Romulo O'Farrill Sr., a Mexico City industrialist and founder of one of Mexico's most influential communications empires, died Thursday of cardiac arrest at his home here. He was 84.
Mr. O'Farrill was president and general director of Novedades Editores, which publishes the business-oriented Mexico City daily Novedades, the English language News, five dailies in provincial cities, and 30 monthly and weekly magazines, and which operates leading Mexico City television and radio stations.
Born in Puebla, where he served as mayor in 1928, he started in business as an auto mechanic. He then became a race driver and later went into assembling and distributing cars in Mexico. In 1948, he acquired his first interest in what became the Novedades empire.
Known locally as "Don Romulo," he became a "close and respected friend of all presidents of Mexico in the past 50 years," News columnist David Amato wrote.

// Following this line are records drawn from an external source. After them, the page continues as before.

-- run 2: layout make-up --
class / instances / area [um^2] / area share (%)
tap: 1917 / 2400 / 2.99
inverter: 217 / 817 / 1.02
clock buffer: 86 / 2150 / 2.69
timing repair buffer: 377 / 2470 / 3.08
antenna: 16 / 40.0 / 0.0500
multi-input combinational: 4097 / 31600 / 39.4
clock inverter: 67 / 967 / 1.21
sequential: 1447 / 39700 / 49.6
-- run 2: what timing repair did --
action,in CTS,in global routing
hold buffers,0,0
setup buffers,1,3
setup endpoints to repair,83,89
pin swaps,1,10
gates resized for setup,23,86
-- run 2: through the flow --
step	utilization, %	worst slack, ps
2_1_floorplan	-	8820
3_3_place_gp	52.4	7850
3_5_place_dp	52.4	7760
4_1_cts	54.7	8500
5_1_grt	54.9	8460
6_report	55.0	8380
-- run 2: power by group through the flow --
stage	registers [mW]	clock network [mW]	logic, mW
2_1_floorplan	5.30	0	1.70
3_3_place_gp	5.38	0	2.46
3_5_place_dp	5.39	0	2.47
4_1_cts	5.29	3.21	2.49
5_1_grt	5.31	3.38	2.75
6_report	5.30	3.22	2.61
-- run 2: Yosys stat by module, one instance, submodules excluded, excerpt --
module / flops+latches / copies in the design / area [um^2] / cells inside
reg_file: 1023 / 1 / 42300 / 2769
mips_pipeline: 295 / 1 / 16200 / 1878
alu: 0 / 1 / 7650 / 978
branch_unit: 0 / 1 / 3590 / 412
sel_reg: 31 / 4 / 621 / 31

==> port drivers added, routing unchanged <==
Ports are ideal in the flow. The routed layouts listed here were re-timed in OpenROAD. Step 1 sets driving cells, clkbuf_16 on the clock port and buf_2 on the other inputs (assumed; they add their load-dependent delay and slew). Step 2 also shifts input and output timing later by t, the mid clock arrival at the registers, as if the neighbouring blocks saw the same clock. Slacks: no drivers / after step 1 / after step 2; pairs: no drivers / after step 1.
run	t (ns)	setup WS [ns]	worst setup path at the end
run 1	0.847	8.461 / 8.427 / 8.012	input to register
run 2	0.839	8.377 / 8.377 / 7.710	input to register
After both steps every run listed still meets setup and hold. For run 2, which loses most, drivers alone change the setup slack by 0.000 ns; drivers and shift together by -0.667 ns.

After World War II, Mr. O'Farrill worked for the development of the Pan American Highway. He founded the Mexican Highway Association and the Regional Highway Association, which prompted construction of thousands of miles of highways in Mexico.
In 1955, he lost a leg as a result of a traffic accident in Switzerland and subsequently founded the Mexican Rehabilitation Institution, which became a model for similar organizations for the disabled in other Latin American countries.
A pioneer of television in Mexico, Mr. O'Farrill launched the Televisa network in 1955. The network now has four Mexico City channels and an interest in Spanish language television outlets in the U.S. He also owned a radio station.
Novedades, his Mexico City daily, has a circulation of more than 112,000.
Mr. O'Farrill is survived by a son, Romulo Jr., vice president of Novedades Editores, who succeeds his father as chief officer.